Pocos años antes, durante el gobierno de Juan Carlos Wasmosy, Pappalardo había sido el ideólogo de un homenaje del estado paraguayo a Rockefeller en el que fue condecorado por sus “servicios” al Paraguay, méritos que no está demás rememorar.
Las andanzas de los Rockefeller en Paraguay tienen historias que se remontan a la década de 1930, cuando la empresa petrolera incitó al presidente boliviano Daniel Salamanca para que se lanzara a una aventura bélica contra el Paraguay por el petróleo del Chaco Boreal. Paraguay y Bolivia, países miserables y expoliados, sangraron por las venas de sus soldados que imprevistamente fueron lanzados a pelear por tierra sin tener tierra. La guerra de soldados descalzos, que el escritor boliviano Augusto Céspedes tildó de simiesco ensayo imperialista, la ganó el Paraguay en los campos de batalla pero la perdería en las negociaciones de paz.

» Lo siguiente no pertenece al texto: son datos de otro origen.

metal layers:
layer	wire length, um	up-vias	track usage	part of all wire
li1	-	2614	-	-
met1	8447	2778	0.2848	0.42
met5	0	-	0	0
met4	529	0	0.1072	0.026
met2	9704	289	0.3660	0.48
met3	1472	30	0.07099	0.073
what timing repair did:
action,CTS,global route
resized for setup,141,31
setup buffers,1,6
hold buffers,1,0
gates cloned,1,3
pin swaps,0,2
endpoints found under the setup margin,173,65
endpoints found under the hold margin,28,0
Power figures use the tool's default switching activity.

La participación de la empresa de Rockefeller fue denunciada en el Congreso norteamericano por el Senador norteamericano Huey Long, quien encendidos discursos en plena guerra, en mayo y junio de 1934, acusó a la Standard Oil de pagar al ejército boliviano para invadir territorio que los mismos Estados Unidos habían fallado en una mediación del presidente Rutherford Hayes como perteneciente al Paraguay. Poco después de realizar sus enérgicas denuncias, Long caía abatido por las balas en un episodio que inspiró a Robert Penn Warren su laureada novela “Todos los hombres del Rey”.
El empresario petrolero Spruille Braden, agente de Rockefeller, presidió las negociaciones que terminaron el 9 de julio de 1938 y conservaron para Bolivia y la Standard Oil Company más de cincuenta mil kilómetros cuadrados de territorio petrolífero que se encontraban en poder de las tropas paraguayas.
Con la adscripción de Paraguay a la órbita de Washington las visitas de Rockefeller a este país sudamericano se hicieron frecuentes, y en una oportunidad durante el año 1969, incluso lo hizo como vice- presidente de Richard Nixon.
Los estudiantes paraguayos manifestaron en aquella oportunidad su indignación ante un representante de la dinastía sindicada como responsable de la guerra del Chaco, que fue a su vez reprimida con gases lacrimógenos proveídos por el Pentágono. Un estudiante que recogió un cartucho en la oportunidad tomó nota de lo que la etiqueta del mismo rezaba: “Contents. One(1) nº206 Federal Spedeheat. Tear Gas (CN) proyectile. Federal Laboratorios. Inc. Saltsburg, Penna, USA. Made in USA”.